■ WHAT THE TASK ASKS ■
The records follow. Filter them to the lines that hold "depth".

(RECORDS FOR THIS TASK begins)

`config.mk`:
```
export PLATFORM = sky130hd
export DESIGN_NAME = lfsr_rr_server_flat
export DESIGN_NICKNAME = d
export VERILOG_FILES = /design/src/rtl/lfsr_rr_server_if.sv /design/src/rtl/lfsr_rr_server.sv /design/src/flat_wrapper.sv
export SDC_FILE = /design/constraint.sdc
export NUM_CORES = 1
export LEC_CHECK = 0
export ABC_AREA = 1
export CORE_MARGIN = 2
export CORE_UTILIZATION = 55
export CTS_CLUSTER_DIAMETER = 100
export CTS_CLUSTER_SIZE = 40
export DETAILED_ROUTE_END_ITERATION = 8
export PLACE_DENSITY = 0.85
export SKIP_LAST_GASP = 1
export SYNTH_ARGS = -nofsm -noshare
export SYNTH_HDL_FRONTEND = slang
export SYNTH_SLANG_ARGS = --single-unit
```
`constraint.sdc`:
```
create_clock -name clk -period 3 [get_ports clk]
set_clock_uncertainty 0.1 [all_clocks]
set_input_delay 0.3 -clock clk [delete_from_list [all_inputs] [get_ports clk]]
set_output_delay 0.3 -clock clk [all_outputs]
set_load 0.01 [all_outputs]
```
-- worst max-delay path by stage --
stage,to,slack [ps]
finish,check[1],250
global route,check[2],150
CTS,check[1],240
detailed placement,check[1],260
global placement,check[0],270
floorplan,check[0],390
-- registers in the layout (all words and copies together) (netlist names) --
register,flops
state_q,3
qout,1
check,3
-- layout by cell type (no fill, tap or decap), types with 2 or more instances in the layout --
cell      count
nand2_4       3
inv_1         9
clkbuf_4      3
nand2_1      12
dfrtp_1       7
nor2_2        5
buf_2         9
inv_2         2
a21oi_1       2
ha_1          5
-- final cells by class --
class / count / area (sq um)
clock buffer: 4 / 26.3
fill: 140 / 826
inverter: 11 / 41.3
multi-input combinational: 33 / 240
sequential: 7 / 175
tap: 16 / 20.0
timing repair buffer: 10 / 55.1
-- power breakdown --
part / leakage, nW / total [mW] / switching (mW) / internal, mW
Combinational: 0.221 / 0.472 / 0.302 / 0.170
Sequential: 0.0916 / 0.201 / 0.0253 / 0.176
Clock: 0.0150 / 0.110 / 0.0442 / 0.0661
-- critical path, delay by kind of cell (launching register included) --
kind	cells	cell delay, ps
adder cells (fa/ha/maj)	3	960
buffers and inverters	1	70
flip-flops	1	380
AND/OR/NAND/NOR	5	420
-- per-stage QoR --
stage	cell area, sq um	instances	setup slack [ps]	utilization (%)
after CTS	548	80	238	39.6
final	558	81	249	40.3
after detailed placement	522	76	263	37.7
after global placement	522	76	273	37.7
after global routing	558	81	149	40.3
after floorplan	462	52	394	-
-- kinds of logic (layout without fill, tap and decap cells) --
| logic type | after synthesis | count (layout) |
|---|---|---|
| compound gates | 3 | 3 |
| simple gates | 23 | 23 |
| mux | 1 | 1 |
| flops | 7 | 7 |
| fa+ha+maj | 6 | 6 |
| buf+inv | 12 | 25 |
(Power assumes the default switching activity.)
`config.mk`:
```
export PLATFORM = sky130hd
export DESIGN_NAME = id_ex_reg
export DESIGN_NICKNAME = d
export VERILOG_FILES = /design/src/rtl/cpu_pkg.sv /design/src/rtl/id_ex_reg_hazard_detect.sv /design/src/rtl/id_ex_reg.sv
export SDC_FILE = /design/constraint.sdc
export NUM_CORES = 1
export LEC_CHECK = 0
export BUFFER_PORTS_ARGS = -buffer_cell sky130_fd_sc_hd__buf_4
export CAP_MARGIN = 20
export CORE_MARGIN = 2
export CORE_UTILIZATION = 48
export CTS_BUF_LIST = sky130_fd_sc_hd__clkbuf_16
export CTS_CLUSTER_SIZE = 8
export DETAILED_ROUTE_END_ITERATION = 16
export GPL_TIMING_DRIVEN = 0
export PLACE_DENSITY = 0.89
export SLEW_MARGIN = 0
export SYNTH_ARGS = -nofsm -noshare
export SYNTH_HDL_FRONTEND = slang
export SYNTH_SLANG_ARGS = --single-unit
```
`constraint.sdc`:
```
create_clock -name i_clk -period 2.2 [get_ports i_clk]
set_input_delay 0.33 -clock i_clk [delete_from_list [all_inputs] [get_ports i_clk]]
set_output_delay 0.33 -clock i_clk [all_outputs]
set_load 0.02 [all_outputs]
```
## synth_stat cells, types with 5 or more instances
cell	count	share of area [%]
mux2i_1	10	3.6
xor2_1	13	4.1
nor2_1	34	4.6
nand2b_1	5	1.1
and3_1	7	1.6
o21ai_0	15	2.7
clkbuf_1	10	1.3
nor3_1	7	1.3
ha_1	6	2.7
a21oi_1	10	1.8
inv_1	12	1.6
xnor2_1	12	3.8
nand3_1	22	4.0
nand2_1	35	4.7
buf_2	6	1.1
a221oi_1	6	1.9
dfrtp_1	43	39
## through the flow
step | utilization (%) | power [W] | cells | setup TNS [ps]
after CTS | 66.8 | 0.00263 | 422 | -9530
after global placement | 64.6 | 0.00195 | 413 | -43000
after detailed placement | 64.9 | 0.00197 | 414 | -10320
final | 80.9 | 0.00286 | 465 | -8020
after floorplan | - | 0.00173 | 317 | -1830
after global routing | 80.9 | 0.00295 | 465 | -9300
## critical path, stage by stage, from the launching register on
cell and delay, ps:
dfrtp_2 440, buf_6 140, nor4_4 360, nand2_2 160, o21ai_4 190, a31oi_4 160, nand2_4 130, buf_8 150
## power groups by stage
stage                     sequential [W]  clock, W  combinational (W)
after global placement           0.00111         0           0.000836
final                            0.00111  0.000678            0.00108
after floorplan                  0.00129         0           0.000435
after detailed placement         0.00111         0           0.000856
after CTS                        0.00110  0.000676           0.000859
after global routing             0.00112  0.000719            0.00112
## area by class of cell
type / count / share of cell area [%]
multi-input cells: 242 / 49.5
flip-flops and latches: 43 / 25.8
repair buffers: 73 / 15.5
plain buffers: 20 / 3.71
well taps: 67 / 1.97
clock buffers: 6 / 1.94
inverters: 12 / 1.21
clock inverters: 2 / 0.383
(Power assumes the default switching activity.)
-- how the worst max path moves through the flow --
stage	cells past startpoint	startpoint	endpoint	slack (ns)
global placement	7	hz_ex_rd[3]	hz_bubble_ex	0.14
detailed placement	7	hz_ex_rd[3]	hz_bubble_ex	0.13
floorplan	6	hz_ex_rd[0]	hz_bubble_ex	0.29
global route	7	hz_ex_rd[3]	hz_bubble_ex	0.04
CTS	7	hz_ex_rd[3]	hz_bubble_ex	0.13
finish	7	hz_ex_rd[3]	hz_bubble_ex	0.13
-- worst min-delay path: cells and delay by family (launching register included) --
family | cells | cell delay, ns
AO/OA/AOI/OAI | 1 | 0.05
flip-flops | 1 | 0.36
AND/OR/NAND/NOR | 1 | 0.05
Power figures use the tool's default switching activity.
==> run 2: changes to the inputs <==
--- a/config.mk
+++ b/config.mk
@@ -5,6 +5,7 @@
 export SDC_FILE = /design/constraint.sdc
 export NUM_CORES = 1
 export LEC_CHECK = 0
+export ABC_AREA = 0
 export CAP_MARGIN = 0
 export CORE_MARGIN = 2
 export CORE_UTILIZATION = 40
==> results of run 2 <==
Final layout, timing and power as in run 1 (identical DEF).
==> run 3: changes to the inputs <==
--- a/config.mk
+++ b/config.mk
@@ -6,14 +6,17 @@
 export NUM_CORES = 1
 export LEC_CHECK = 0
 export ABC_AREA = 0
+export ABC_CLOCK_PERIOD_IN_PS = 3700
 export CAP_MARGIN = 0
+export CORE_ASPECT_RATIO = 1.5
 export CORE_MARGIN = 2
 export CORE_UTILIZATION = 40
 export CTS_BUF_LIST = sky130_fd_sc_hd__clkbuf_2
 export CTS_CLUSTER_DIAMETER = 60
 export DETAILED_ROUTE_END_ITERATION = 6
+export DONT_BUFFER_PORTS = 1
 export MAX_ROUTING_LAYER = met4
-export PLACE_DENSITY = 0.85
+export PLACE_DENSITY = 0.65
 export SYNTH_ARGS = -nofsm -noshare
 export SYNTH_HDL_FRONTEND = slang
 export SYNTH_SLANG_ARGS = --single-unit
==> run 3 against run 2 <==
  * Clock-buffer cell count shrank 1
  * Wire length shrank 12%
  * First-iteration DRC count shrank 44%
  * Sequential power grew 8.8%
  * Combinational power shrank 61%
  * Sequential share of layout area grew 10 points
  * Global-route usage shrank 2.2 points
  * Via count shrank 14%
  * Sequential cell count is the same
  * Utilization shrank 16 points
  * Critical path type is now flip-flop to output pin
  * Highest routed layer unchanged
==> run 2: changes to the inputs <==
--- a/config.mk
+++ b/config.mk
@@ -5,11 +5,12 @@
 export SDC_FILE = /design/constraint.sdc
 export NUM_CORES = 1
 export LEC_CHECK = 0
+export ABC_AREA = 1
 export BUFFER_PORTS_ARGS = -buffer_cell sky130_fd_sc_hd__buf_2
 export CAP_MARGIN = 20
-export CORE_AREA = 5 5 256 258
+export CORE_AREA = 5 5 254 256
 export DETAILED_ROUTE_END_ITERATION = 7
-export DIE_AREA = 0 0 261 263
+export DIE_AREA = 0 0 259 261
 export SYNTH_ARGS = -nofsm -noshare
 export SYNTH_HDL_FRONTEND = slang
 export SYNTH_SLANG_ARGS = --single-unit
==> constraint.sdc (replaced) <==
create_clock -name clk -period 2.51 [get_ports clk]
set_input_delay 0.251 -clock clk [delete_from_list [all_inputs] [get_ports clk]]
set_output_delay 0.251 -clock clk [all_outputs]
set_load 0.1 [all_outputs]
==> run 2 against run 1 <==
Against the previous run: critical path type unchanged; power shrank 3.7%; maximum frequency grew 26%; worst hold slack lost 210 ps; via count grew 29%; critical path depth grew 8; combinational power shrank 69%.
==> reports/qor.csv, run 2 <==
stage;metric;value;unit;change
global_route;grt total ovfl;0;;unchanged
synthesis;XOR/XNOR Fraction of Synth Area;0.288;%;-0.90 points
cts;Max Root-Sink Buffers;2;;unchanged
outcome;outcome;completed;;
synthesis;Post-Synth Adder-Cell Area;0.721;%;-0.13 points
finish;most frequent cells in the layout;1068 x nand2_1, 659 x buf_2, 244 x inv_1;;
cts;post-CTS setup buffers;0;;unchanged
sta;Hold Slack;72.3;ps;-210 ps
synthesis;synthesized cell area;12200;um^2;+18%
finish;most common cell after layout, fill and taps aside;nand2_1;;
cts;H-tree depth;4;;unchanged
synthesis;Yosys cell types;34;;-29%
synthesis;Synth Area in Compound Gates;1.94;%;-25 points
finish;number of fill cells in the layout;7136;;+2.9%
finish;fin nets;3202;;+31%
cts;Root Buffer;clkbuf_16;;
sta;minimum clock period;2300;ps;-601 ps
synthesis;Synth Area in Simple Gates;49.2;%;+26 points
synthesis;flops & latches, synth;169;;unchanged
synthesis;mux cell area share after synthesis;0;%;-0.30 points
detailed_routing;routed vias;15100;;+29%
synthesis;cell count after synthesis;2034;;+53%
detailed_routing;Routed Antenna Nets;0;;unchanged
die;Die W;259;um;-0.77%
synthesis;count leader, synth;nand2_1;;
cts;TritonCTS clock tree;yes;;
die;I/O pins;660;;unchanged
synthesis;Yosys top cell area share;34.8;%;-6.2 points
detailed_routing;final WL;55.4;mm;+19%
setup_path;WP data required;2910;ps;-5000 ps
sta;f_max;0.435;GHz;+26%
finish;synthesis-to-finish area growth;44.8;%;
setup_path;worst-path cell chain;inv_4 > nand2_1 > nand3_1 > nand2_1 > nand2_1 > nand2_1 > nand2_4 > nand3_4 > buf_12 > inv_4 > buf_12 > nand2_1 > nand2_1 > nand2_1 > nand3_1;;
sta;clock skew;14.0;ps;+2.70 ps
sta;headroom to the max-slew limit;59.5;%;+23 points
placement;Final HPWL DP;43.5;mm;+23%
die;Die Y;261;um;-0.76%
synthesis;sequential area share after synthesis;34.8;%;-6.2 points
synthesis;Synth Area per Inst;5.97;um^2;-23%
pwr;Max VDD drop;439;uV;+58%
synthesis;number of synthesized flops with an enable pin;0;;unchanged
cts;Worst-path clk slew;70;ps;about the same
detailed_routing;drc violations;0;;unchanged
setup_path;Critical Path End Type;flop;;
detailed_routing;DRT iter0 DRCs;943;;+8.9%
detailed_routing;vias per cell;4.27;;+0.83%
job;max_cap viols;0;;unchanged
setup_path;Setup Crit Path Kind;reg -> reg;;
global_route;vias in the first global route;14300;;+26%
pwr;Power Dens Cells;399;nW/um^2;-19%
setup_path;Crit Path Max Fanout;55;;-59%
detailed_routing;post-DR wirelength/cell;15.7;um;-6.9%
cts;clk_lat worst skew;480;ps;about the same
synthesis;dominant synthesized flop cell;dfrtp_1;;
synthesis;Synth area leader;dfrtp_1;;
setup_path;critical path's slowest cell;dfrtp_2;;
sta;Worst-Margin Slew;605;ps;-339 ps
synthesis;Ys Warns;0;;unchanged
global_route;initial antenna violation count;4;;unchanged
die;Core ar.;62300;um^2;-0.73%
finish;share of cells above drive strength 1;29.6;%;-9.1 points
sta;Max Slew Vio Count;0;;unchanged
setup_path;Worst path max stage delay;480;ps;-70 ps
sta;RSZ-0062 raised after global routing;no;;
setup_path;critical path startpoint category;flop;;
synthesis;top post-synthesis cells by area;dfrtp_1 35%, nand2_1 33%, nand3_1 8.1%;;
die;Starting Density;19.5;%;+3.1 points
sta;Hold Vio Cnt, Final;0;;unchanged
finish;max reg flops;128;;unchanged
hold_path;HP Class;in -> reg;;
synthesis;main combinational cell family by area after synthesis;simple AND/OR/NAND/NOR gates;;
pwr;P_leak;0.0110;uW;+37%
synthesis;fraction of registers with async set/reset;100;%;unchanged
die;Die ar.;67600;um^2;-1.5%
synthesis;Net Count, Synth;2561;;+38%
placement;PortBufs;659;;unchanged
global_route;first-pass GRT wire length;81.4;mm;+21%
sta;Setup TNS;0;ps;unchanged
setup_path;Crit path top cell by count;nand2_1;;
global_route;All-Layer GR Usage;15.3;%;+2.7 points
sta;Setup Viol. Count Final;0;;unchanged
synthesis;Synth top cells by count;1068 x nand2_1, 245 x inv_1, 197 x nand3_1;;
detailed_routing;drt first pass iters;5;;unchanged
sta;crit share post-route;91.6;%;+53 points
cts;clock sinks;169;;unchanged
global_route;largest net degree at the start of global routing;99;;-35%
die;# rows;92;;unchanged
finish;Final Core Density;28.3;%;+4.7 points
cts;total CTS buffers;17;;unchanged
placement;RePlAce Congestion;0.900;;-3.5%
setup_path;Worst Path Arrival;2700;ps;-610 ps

(RECORDS FOR THIS TASK ends)

■ SOLUTION TO THE PROBLEM ■
Against the previous run: critical path type unchanged; power shrank 3.7%; maximum frequency grew 26%; worst hold slack lost 210 ps; via count grew 29%; critical path depth grew 8; combinational power shrank 69%.
cts;H-tree depth;4;;unchanged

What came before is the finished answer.